=== Section Start ===

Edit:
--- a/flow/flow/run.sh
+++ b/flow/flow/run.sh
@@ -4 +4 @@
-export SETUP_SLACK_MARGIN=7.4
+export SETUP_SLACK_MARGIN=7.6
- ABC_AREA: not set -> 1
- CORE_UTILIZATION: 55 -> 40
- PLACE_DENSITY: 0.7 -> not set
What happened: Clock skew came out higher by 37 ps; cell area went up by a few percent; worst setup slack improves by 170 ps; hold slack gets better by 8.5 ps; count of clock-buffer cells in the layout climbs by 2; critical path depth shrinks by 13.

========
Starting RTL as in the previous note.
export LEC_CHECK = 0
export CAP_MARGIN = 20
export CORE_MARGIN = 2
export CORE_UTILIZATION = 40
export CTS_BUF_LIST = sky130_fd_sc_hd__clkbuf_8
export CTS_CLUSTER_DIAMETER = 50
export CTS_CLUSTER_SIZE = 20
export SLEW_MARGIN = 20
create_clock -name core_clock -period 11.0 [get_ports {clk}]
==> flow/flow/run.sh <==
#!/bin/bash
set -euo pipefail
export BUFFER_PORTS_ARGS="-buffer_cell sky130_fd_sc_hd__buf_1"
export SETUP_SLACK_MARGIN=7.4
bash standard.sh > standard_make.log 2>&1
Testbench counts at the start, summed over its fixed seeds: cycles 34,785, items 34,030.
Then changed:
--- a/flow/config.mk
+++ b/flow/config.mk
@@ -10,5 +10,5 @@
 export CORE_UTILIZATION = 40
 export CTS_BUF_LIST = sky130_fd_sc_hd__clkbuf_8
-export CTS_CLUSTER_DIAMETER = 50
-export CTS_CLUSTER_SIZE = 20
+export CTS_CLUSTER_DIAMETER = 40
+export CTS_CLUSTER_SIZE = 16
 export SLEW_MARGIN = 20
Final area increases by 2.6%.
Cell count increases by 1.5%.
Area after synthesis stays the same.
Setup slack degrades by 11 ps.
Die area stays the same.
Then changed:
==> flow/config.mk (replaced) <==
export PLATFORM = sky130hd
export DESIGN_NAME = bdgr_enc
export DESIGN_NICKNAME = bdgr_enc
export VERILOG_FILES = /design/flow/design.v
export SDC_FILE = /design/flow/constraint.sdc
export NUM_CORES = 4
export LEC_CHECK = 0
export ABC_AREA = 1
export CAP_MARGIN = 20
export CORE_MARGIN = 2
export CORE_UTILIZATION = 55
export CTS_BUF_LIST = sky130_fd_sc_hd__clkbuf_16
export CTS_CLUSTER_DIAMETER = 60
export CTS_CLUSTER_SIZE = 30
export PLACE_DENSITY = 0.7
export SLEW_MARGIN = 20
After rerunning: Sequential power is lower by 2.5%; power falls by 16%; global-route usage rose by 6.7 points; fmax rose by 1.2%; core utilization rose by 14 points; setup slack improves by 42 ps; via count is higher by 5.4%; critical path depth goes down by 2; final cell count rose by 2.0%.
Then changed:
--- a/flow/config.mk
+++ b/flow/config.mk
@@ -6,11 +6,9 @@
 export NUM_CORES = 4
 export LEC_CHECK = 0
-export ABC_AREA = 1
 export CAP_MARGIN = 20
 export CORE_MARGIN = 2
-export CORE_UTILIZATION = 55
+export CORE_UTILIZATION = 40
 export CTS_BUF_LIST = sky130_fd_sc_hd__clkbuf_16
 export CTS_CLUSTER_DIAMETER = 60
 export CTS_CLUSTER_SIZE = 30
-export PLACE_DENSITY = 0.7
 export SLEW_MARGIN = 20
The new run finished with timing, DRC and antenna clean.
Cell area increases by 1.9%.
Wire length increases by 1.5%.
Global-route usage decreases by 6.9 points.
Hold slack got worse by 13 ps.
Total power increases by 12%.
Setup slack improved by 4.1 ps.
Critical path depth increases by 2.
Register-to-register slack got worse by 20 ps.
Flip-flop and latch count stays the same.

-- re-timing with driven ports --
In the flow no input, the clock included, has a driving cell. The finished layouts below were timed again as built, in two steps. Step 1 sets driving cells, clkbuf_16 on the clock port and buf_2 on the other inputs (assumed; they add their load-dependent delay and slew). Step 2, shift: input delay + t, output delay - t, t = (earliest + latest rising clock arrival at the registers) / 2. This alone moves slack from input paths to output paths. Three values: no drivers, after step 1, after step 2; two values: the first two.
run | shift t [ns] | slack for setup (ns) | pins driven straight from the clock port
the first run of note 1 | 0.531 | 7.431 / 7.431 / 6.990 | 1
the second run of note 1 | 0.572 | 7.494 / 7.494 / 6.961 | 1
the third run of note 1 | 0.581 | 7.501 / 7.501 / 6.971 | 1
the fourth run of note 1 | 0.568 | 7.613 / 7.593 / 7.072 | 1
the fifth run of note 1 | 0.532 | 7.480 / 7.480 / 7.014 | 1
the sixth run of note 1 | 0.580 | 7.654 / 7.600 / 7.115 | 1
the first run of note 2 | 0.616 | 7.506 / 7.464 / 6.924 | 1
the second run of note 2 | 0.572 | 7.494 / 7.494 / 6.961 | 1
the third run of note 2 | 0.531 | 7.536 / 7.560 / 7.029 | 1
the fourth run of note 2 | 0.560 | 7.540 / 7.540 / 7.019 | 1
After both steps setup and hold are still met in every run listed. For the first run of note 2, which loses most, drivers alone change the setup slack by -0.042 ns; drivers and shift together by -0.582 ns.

=== Section End ===
=== Section Start ===

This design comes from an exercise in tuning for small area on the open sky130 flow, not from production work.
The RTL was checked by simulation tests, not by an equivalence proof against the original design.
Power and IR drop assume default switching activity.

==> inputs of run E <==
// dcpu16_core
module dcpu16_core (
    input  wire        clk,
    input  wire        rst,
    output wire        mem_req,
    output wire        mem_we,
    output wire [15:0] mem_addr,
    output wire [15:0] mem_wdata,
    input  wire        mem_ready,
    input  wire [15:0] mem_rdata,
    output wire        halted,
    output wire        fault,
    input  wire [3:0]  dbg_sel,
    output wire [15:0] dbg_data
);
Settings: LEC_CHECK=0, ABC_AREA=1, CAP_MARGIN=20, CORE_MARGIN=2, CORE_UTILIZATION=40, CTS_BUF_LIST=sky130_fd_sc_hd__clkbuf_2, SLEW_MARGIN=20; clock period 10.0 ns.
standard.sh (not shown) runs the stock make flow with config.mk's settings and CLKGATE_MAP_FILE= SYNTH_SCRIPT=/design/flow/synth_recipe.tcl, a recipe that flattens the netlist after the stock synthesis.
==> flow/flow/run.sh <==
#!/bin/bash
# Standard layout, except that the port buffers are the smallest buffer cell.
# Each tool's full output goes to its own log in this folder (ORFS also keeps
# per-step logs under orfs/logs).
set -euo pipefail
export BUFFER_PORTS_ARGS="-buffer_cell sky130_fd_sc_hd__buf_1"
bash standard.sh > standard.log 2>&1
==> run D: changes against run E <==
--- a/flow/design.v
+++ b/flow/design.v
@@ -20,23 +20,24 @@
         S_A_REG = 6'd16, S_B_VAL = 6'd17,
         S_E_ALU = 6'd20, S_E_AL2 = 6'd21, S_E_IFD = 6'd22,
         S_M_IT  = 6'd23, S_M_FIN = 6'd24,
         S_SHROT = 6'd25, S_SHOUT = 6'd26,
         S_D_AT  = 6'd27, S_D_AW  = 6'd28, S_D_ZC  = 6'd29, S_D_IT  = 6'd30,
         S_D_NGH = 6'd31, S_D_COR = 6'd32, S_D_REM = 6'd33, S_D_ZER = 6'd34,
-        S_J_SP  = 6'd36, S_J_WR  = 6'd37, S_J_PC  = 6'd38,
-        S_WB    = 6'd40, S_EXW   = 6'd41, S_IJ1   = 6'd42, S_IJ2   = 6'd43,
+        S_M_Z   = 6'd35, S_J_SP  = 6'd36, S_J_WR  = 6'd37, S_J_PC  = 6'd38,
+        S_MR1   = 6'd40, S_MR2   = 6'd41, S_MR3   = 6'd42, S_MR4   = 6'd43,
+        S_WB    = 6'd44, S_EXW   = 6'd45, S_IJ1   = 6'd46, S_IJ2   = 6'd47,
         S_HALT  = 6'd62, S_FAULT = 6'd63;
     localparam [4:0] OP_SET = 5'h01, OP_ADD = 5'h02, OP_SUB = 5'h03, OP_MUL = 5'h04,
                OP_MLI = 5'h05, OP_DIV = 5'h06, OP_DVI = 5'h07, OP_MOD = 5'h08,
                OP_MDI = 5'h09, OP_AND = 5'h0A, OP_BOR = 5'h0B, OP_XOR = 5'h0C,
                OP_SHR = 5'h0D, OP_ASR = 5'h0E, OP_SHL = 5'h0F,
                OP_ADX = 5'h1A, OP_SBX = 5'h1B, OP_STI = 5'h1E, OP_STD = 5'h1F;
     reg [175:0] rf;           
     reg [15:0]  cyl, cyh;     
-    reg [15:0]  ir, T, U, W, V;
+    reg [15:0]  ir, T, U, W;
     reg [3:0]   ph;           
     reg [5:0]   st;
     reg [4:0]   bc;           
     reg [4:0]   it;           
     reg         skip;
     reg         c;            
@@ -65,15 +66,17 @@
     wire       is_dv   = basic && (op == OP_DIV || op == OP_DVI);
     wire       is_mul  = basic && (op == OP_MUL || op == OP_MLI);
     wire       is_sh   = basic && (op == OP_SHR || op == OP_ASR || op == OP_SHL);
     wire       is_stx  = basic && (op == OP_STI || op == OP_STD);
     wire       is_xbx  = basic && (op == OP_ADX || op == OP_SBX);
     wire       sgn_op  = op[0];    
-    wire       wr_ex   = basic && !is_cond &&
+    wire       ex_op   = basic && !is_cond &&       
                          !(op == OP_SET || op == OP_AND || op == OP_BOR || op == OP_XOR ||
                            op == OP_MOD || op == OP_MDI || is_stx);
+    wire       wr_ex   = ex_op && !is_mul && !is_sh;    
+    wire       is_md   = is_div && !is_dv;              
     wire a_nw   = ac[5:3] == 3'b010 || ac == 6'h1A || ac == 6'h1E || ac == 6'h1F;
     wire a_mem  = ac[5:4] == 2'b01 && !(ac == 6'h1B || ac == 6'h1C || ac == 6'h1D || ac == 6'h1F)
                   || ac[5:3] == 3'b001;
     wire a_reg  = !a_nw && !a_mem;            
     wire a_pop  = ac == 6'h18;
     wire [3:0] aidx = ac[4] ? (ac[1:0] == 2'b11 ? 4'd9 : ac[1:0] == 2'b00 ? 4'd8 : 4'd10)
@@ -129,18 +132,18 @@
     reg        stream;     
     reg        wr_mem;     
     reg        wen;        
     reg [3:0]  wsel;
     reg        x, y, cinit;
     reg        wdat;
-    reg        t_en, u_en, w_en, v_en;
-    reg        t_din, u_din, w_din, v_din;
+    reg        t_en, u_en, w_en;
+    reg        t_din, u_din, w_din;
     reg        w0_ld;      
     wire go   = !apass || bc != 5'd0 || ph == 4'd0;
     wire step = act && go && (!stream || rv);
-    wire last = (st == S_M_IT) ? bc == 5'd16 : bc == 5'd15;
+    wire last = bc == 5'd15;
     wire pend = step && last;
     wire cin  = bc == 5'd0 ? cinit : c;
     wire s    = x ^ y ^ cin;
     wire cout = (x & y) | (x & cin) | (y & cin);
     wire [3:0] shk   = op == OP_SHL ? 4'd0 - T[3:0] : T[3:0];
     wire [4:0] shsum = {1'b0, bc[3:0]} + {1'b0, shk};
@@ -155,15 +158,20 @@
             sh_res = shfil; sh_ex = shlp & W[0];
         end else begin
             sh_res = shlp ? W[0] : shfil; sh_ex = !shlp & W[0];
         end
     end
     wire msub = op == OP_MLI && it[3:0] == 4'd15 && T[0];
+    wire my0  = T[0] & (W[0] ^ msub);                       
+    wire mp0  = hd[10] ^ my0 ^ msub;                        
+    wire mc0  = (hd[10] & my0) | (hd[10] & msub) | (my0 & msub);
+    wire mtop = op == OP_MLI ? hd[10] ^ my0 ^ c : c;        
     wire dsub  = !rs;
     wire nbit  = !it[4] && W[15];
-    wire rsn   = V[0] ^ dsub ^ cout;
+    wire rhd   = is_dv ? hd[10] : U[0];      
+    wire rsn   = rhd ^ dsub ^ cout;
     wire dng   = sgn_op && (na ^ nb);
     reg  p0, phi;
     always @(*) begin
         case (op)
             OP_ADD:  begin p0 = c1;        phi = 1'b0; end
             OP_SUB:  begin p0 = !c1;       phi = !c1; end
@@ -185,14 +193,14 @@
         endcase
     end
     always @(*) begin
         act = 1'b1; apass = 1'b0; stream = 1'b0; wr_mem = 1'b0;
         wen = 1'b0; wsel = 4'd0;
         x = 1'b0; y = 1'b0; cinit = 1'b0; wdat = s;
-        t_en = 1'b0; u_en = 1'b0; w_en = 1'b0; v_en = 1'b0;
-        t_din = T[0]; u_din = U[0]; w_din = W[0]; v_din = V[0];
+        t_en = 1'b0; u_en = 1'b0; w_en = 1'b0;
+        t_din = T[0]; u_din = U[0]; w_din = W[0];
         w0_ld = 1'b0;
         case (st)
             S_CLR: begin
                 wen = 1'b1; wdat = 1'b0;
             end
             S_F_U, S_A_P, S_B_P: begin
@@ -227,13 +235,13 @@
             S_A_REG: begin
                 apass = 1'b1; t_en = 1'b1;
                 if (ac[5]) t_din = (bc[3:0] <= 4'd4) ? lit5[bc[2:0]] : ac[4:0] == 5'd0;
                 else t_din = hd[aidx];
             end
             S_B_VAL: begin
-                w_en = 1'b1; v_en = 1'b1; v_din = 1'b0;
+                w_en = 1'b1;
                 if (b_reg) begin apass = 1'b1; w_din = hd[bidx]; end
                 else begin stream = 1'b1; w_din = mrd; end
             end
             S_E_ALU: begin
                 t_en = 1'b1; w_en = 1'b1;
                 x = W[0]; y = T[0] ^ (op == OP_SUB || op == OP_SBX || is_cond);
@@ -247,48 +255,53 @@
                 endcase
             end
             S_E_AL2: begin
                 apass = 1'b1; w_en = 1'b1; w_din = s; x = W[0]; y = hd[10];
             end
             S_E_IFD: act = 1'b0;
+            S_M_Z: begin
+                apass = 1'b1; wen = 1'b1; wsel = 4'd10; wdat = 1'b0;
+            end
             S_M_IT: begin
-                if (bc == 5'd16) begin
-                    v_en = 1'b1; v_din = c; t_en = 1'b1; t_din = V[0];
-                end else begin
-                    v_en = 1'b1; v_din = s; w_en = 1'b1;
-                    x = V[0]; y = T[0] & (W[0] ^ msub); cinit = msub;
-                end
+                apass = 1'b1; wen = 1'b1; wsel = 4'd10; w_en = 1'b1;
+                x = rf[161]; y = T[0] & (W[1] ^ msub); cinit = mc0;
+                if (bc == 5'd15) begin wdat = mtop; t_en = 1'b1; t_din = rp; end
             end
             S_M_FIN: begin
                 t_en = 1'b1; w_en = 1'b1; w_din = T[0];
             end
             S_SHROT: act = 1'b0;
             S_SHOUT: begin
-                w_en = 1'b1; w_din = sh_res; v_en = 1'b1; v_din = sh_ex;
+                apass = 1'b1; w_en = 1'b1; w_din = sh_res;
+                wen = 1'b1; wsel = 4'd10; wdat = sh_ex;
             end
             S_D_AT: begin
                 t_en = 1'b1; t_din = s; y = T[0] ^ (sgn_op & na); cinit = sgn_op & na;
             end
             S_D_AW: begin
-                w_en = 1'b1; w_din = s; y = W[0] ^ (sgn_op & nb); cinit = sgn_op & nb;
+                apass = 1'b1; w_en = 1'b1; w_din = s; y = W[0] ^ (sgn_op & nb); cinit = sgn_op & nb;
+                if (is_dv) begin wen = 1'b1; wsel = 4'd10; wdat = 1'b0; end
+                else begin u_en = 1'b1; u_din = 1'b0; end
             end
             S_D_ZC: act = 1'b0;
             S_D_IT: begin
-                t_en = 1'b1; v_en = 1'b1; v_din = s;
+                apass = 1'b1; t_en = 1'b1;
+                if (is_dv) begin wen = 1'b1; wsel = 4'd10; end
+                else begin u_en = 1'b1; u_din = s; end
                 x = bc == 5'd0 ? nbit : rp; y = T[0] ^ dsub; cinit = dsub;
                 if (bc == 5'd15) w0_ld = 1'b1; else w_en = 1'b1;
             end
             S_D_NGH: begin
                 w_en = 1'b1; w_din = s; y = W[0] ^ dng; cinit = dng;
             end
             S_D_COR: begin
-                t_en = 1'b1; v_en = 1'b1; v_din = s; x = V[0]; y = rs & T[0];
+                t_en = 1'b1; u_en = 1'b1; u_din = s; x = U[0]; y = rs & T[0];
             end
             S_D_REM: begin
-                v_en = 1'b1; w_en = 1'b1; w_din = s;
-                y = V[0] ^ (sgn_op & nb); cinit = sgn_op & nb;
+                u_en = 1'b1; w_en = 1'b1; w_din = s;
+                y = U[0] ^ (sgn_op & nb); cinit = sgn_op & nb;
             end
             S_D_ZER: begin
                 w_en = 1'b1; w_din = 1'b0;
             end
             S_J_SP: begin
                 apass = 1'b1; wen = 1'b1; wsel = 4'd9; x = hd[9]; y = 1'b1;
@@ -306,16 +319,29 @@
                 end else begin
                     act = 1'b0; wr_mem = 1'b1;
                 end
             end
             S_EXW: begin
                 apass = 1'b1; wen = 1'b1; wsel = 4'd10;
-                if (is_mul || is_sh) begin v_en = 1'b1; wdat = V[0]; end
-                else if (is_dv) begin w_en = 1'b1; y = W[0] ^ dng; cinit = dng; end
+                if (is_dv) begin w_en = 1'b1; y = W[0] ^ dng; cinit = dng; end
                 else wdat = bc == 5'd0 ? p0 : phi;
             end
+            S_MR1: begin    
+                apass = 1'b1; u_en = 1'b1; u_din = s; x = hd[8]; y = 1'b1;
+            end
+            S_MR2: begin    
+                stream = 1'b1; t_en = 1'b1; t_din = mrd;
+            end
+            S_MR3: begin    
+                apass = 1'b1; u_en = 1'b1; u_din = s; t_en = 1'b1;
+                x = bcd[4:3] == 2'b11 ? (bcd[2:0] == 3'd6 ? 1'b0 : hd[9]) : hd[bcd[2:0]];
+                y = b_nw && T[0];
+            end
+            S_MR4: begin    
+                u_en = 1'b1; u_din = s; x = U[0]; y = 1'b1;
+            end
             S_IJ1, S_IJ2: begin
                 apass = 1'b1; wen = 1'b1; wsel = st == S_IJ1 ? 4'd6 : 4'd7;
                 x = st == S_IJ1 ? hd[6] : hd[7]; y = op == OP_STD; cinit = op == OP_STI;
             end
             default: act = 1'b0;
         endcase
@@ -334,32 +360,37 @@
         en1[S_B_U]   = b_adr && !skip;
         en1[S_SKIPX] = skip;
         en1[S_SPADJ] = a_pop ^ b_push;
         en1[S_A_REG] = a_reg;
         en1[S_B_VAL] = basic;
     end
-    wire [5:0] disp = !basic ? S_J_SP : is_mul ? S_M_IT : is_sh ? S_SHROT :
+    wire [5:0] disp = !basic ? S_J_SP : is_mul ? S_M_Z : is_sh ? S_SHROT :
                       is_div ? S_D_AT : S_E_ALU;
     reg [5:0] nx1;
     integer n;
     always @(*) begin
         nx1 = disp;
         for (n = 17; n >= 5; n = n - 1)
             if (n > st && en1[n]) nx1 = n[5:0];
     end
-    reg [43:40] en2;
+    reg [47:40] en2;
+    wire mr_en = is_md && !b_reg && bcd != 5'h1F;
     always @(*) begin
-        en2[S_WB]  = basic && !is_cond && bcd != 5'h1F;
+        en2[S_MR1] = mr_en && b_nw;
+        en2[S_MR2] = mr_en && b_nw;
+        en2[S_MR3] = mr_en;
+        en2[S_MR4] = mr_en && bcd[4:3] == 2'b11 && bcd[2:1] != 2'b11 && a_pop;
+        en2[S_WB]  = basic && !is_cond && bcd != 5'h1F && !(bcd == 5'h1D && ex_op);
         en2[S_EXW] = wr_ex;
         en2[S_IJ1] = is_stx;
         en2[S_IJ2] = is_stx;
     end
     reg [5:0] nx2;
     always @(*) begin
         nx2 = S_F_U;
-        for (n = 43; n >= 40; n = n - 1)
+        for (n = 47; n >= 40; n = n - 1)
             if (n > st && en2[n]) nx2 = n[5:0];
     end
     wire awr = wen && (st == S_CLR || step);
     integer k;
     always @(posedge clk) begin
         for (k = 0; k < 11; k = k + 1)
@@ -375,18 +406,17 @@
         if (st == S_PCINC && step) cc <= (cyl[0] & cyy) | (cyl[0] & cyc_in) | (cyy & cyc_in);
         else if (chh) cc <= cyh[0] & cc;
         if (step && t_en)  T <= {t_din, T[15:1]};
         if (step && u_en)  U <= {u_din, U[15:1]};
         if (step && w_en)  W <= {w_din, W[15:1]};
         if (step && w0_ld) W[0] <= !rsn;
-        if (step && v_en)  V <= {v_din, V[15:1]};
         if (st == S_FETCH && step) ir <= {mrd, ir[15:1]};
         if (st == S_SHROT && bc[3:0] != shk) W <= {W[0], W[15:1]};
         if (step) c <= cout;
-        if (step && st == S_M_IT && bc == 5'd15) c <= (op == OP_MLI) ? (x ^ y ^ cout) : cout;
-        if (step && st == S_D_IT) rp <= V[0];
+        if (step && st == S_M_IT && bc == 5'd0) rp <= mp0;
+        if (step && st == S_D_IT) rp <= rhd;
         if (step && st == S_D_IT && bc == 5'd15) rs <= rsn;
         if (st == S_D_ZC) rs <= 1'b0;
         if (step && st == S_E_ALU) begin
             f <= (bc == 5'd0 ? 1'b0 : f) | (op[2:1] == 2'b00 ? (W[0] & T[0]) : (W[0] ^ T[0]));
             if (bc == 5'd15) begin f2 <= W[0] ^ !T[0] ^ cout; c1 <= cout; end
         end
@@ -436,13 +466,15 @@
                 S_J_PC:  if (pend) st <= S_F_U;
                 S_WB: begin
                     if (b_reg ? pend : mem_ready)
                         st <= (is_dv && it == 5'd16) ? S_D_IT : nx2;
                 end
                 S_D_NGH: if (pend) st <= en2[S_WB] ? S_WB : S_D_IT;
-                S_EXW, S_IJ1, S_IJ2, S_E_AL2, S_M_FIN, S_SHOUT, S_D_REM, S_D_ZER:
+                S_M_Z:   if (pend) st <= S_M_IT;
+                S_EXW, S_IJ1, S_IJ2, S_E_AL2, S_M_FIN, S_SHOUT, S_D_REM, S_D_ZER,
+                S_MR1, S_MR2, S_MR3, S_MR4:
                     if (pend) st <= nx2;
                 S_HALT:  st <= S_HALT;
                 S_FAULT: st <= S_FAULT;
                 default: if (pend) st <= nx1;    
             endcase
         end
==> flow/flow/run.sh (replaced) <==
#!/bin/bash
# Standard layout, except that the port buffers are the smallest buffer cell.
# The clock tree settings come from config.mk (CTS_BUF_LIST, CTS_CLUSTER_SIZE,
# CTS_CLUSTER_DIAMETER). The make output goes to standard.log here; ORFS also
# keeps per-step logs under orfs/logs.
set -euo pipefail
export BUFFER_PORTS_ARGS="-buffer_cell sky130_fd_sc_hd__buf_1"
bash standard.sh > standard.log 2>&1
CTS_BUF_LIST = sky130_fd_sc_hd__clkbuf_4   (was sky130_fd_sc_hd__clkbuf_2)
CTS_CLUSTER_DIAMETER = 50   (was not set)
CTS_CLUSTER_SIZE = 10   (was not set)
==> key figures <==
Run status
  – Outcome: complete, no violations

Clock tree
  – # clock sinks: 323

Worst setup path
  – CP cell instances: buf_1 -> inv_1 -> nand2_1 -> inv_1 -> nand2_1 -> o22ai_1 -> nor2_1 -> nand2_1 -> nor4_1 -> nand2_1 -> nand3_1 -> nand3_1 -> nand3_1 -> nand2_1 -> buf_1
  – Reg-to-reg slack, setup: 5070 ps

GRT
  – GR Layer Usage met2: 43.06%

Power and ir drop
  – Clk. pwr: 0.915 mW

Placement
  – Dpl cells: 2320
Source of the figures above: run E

=== Section End ===

Work order —
Lines that contain "fourth" are the result; find them in the entries above and copy each one.

Written reply —
the fourth run of note 1 | 0.568 | 7.613 / 7.593 / 7.072 | 1
the fourth run of note 2 | 0.560 | 7.540 / 7.540 / 7.019 | 1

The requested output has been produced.